### Source information
↓↓↓

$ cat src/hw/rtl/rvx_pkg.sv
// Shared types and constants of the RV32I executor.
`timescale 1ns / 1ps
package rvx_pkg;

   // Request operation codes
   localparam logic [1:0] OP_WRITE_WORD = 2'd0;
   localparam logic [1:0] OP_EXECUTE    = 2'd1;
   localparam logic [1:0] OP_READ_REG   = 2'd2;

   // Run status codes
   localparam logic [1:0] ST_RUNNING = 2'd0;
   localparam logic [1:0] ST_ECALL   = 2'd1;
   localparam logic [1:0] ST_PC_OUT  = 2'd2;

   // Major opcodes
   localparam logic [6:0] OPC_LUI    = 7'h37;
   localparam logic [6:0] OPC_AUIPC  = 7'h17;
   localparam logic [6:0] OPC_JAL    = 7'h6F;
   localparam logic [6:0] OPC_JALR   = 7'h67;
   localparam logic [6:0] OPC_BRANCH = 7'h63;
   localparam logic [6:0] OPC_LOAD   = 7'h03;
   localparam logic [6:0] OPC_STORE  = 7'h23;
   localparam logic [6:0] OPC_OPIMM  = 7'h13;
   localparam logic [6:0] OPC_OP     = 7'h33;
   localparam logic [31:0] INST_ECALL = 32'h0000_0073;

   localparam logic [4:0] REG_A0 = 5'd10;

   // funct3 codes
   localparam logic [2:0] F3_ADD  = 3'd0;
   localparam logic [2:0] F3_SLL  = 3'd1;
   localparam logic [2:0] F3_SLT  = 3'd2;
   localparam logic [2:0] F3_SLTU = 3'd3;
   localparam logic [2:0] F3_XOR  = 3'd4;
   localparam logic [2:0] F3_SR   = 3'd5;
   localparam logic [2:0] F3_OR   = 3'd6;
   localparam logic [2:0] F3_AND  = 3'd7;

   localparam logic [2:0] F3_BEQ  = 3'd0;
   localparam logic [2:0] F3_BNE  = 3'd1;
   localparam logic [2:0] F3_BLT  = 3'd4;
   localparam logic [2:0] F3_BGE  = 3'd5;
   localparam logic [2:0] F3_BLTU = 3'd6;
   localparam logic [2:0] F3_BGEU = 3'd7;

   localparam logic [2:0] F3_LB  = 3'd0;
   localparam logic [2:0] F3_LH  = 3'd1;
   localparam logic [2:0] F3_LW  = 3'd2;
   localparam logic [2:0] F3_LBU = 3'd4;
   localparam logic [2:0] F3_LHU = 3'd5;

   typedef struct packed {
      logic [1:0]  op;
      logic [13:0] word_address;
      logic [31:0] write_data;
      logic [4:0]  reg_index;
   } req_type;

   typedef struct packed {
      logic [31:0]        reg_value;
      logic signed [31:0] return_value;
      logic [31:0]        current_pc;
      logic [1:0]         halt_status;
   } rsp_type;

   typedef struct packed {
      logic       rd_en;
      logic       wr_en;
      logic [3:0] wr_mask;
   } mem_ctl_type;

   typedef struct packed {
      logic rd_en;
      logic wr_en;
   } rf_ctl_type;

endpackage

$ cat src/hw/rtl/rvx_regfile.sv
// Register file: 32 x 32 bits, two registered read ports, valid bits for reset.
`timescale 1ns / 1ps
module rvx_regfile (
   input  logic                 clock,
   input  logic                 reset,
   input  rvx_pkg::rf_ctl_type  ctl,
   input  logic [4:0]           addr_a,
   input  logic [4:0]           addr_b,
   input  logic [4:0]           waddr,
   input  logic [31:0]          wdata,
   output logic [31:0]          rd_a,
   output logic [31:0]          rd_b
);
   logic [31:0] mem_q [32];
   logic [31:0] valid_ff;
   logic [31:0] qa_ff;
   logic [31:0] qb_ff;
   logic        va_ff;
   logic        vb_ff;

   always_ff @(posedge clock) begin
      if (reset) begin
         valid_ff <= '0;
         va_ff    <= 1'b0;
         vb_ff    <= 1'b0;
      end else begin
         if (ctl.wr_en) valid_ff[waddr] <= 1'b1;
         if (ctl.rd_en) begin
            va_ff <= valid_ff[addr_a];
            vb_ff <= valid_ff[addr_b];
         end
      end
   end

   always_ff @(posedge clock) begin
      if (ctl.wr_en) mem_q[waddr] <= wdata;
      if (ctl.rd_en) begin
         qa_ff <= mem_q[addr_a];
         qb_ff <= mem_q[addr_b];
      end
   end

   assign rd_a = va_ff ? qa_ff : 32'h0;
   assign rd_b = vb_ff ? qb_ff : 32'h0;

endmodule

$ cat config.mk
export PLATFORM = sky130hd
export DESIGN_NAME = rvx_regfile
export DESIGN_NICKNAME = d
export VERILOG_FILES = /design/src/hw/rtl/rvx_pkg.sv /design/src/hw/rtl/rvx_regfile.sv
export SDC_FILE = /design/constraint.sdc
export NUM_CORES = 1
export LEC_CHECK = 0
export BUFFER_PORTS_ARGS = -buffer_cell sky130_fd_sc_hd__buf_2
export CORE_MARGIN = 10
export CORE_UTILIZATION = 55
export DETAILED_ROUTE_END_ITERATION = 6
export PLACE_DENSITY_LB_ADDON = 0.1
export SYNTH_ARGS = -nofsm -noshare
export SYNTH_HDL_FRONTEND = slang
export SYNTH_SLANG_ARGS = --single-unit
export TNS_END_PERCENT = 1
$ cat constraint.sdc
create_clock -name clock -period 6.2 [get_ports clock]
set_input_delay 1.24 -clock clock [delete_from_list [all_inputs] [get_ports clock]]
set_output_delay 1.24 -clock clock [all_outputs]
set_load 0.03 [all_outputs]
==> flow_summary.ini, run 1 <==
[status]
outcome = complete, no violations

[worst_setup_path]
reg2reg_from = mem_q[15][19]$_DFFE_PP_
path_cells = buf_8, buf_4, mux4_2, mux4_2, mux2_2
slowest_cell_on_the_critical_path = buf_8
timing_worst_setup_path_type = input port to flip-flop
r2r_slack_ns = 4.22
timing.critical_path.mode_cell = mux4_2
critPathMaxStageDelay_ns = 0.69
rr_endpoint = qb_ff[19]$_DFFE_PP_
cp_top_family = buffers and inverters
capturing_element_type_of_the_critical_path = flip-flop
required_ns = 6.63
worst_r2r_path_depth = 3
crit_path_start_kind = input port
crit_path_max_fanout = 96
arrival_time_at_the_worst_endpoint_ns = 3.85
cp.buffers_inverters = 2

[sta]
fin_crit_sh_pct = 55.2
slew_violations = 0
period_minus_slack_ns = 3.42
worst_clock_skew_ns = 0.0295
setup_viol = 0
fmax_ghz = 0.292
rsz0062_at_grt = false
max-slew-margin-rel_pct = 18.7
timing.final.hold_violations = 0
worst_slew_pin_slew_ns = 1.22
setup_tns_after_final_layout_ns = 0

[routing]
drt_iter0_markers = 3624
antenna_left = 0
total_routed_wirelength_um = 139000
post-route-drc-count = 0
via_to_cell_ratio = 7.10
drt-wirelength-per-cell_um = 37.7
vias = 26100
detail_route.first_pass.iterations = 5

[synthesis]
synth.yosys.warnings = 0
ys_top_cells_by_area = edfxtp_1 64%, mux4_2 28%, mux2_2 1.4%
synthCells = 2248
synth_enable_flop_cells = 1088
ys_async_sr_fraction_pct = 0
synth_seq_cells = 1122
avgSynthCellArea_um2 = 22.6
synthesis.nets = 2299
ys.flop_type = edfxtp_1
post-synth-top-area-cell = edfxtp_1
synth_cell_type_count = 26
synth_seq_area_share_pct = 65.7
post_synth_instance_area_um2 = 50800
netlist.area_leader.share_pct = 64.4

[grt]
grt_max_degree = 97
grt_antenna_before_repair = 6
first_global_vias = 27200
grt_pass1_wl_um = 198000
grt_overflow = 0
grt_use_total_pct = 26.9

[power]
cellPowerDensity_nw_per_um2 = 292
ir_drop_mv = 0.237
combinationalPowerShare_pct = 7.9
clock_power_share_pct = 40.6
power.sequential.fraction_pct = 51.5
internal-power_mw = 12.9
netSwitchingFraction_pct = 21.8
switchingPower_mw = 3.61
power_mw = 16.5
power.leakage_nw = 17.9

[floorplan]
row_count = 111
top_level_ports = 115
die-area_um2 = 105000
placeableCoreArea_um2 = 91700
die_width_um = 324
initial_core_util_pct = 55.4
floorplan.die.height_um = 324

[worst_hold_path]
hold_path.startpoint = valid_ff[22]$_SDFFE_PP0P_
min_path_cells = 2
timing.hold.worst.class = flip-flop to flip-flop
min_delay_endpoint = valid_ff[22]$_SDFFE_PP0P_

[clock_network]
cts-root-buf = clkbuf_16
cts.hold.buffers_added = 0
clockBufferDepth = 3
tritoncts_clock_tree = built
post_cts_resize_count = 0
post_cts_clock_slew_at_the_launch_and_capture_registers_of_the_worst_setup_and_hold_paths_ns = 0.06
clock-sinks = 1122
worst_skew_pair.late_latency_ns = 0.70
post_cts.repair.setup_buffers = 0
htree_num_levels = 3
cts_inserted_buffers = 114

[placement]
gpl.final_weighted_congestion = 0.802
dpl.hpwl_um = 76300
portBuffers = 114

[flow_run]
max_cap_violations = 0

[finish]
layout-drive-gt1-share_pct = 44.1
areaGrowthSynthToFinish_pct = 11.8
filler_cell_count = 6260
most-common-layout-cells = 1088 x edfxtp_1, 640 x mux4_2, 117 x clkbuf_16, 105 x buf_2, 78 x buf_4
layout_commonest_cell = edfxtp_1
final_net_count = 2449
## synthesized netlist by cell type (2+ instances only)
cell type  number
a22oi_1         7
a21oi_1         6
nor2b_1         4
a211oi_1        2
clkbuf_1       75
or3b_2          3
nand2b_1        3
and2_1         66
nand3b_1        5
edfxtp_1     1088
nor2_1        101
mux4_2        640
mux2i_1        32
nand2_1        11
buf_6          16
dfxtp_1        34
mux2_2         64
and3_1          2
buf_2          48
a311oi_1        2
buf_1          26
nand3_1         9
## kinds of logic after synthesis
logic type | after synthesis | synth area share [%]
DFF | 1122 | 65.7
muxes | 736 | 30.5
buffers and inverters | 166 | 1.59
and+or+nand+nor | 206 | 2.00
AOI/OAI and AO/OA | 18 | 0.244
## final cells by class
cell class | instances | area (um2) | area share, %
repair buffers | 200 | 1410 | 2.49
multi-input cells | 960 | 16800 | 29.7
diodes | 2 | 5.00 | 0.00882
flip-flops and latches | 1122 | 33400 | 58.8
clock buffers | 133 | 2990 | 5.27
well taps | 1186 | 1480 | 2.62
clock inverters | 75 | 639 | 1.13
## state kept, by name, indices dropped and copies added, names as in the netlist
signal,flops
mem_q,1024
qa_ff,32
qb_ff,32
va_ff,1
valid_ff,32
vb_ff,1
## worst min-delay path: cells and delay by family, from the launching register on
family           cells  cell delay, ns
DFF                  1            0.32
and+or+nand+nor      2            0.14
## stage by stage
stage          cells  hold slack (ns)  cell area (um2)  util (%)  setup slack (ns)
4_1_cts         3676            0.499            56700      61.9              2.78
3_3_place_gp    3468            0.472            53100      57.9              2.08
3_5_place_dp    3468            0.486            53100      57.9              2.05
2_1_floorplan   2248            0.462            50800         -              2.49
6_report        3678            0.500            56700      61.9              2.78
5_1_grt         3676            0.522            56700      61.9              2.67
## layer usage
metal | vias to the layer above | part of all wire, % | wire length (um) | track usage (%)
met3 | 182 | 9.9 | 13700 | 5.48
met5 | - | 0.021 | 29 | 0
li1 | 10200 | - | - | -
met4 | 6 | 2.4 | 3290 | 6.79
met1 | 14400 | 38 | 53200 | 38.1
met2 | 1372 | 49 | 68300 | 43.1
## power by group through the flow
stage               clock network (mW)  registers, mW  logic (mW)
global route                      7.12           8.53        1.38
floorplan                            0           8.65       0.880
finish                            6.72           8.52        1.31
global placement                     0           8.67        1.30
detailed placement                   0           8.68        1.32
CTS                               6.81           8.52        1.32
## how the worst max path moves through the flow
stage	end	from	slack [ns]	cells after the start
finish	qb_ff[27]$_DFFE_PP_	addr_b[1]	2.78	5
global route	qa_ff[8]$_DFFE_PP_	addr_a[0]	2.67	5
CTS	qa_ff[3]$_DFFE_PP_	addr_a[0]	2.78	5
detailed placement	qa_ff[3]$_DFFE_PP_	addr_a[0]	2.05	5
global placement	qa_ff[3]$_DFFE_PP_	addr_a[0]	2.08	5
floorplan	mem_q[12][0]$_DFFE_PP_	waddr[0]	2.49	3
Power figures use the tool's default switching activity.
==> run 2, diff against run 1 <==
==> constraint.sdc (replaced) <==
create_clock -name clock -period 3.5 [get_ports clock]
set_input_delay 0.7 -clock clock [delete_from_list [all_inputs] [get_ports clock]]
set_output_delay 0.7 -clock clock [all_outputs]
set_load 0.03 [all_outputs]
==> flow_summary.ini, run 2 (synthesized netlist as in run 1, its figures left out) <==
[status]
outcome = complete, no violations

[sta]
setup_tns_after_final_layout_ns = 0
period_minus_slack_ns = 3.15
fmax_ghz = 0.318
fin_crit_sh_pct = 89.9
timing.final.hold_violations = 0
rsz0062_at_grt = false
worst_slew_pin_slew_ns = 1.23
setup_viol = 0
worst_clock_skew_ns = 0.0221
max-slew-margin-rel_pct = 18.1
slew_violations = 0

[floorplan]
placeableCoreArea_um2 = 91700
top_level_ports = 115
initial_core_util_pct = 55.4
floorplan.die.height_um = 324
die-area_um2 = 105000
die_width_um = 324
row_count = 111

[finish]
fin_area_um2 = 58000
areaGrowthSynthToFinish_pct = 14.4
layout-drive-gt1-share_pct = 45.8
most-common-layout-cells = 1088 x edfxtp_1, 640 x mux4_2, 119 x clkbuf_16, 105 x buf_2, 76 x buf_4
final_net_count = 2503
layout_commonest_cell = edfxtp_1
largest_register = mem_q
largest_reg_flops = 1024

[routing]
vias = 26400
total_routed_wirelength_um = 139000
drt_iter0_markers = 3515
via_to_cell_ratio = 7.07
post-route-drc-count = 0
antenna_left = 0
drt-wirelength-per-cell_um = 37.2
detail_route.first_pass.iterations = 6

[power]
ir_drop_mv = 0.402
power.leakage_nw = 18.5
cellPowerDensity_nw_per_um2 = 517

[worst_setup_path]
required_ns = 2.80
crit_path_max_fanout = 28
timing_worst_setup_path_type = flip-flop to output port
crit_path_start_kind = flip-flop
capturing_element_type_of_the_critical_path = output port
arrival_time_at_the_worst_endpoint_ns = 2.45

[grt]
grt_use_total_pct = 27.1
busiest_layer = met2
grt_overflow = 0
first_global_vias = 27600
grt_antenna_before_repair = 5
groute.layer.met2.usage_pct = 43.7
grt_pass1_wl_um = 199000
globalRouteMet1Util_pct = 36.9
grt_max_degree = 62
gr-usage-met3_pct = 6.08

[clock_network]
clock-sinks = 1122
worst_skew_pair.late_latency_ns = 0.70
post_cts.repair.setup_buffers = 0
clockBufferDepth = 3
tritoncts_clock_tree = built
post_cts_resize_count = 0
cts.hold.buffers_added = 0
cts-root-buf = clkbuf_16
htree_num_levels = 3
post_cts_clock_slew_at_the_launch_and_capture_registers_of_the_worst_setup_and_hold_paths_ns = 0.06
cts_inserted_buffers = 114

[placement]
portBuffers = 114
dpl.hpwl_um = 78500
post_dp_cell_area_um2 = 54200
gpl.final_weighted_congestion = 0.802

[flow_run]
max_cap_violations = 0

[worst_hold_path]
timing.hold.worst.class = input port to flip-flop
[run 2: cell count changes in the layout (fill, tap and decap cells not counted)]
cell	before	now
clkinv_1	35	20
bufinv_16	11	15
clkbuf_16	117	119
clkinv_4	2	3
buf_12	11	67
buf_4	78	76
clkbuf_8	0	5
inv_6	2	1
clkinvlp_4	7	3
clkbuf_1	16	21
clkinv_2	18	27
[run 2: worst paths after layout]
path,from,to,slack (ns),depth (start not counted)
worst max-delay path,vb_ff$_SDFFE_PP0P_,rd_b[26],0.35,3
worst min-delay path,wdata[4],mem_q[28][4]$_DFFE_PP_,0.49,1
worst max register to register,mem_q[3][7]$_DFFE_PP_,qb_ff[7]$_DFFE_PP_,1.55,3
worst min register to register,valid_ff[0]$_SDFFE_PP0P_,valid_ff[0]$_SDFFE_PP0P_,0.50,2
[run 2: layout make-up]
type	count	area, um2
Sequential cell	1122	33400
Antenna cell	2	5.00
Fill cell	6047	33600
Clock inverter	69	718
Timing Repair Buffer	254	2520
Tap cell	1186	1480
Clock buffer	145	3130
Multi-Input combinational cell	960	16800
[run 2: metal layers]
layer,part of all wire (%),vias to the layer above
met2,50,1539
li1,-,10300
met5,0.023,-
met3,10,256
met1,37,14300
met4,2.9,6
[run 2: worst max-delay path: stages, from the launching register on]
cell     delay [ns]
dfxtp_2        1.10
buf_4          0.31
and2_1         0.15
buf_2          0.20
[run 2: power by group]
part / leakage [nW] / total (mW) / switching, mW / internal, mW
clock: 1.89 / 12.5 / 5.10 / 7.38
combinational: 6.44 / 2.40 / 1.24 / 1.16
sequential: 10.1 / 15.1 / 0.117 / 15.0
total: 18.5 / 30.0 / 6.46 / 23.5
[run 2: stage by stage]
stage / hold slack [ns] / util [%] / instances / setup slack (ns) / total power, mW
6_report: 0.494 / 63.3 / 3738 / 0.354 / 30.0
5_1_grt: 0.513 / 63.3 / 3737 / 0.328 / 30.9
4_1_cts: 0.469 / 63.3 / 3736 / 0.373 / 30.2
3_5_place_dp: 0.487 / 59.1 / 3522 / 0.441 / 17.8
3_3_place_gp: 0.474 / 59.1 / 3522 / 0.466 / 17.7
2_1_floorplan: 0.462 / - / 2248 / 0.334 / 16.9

↑↑↑
↓↓↓

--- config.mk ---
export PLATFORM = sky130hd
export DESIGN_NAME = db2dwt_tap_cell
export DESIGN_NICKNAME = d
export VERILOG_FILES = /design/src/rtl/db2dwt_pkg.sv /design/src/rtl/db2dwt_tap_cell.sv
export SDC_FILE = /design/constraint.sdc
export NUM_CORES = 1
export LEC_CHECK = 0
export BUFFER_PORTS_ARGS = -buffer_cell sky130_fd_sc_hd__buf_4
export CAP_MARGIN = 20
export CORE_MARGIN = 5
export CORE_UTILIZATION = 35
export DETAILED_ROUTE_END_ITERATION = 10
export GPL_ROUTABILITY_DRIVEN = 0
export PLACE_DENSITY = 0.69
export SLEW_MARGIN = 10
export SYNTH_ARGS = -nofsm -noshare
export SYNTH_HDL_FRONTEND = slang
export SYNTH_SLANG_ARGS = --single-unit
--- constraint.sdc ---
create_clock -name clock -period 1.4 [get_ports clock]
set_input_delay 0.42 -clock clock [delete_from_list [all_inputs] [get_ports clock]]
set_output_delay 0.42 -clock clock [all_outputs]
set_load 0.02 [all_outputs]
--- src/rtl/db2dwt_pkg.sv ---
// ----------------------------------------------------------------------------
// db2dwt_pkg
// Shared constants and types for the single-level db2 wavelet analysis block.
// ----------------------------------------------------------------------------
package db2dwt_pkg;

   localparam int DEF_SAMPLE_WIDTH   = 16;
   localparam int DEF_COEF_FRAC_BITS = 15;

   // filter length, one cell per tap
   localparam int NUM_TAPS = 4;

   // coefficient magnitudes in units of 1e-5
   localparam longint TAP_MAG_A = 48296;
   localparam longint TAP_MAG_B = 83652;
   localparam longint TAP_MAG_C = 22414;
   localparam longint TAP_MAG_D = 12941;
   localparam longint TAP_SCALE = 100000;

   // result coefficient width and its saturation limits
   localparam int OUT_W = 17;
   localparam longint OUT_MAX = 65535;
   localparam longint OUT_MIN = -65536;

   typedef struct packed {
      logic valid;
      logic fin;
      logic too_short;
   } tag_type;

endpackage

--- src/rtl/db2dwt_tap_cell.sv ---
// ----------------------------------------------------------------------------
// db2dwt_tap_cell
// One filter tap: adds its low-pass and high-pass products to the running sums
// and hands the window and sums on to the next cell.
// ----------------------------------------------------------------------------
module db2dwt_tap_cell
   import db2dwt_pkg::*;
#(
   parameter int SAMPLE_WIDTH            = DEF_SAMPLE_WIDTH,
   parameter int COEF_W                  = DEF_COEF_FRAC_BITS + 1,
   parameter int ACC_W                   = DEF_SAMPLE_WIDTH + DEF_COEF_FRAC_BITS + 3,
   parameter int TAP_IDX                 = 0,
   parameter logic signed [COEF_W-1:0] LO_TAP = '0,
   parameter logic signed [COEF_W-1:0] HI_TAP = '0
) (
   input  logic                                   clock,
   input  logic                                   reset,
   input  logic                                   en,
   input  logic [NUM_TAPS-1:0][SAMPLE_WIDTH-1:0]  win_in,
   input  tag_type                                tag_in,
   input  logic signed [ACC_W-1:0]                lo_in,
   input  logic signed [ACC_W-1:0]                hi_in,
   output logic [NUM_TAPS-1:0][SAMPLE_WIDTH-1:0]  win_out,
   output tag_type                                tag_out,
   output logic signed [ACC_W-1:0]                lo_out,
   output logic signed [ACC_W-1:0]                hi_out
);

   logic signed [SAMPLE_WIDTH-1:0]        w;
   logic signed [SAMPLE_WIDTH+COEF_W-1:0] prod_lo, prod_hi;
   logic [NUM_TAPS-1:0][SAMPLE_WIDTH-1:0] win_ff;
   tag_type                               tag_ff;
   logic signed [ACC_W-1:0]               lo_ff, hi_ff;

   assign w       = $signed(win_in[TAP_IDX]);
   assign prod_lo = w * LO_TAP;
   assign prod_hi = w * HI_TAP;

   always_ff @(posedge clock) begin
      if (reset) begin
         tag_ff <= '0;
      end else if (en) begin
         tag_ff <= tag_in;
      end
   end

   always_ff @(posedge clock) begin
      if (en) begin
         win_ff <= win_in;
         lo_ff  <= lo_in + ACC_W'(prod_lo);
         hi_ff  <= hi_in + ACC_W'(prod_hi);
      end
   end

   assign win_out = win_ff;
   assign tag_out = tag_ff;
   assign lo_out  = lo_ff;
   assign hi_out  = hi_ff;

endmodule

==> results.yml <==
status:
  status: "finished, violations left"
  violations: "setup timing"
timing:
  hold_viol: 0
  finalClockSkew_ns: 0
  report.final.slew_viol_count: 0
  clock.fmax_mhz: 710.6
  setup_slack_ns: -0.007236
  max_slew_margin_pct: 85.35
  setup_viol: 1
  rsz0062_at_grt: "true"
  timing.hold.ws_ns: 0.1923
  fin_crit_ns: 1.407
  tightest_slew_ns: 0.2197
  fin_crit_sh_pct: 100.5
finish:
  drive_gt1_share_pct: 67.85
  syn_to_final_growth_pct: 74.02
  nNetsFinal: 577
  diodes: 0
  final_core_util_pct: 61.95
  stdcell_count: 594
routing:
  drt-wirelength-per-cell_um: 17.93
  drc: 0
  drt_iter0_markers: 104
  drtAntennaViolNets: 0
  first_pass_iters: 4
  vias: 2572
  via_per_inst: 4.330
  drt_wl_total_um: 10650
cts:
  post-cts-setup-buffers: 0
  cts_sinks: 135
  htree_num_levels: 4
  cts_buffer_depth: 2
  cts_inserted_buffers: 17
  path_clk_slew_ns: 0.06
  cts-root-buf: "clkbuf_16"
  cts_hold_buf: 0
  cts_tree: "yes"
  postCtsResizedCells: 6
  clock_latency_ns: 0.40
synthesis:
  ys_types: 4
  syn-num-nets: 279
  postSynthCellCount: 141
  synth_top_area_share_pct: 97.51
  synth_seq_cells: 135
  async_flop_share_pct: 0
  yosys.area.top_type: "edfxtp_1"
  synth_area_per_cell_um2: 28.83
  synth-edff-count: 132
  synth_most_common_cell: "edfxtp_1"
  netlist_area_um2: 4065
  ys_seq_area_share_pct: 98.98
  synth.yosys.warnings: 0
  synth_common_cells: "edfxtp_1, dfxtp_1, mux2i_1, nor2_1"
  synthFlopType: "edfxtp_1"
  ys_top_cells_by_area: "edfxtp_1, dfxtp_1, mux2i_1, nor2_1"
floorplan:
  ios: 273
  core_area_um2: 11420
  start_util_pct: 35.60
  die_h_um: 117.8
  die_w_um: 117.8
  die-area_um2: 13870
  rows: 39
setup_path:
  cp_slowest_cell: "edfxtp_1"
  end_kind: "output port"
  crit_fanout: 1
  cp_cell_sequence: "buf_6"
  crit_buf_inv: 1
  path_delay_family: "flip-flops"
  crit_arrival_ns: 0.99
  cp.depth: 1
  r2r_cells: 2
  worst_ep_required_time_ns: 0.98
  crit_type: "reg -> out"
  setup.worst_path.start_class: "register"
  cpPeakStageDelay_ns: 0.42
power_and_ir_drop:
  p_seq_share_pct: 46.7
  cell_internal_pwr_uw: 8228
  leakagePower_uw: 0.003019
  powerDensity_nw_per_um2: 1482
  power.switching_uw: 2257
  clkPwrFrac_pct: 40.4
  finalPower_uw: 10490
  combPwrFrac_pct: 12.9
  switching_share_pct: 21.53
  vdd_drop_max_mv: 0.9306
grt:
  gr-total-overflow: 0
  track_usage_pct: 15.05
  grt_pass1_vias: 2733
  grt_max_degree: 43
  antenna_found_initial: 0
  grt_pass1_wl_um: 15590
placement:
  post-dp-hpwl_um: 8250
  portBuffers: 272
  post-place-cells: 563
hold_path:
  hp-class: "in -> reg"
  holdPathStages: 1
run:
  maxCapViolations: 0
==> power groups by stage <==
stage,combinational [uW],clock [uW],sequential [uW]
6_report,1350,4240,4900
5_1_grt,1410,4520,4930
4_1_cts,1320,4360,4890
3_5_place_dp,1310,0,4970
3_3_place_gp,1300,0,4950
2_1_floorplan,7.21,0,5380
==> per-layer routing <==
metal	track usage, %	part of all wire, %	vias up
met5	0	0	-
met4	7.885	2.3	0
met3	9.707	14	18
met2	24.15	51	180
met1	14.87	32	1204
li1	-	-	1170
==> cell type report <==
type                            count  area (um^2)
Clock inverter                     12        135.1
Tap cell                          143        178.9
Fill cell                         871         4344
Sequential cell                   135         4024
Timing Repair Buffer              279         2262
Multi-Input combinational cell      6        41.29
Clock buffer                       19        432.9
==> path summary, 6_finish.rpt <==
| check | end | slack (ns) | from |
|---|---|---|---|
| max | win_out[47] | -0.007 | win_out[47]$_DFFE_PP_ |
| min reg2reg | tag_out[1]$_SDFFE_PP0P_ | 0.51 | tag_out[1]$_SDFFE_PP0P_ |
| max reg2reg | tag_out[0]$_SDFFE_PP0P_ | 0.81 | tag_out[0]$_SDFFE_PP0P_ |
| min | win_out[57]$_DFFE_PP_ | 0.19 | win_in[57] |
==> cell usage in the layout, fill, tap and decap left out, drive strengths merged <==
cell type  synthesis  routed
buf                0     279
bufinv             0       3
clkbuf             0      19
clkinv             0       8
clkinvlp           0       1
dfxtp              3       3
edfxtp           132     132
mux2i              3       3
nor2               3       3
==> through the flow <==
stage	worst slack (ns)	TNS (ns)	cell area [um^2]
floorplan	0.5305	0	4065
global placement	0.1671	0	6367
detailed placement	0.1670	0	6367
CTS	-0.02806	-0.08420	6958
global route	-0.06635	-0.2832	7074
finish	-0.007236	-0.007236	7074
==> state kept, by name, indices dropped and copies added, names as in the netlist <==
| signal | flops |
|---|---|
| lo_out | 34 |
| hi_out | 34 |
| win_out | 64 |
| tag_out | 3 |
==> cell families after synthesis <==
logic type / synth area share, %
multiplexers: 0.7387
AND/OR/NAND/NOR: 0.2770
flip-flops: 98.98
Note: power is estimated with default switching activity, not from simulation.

↑↑↑

### Exercise directions
In the entries above, please find the line with "logic [31:0] qb_ff;" and the line with "assign rd_a = va_ff ? qa_ff : 32'h0;", then write out exactly those two lines and every line between them, and nothing more.

### Answer area
   logic [31:0] qb_ff;
   logic        va_ff;
   logic        vb_ff;

   always_ff @(posedge clock) begin
      if (reset) begin
         valid_ff <= '0;
         va_ff    <= 1'b0;
         vb_ff    <= 1'b0;
      end else begin
         if (ctl.wr_en) valid_ff[waddr] <= 1'b1;
         if (ctl.rd_en) begin
            va_ff <= valid_ff[addr_a];
            vb_ff <= valid_ff[addr_b];
         end
      end
   end

   always_ff @(posedge clock) begin
      if (ctl.wr_en) mem_q[waddr] <= wdata;
      if (ctl.rd_en) begin
         qa_ff <= mem_q[addr_a];
         qb_ff <= mem_q[addr_b];
      end
   end

   assign rd_a = va_ff ? qa_ff : 32'h0;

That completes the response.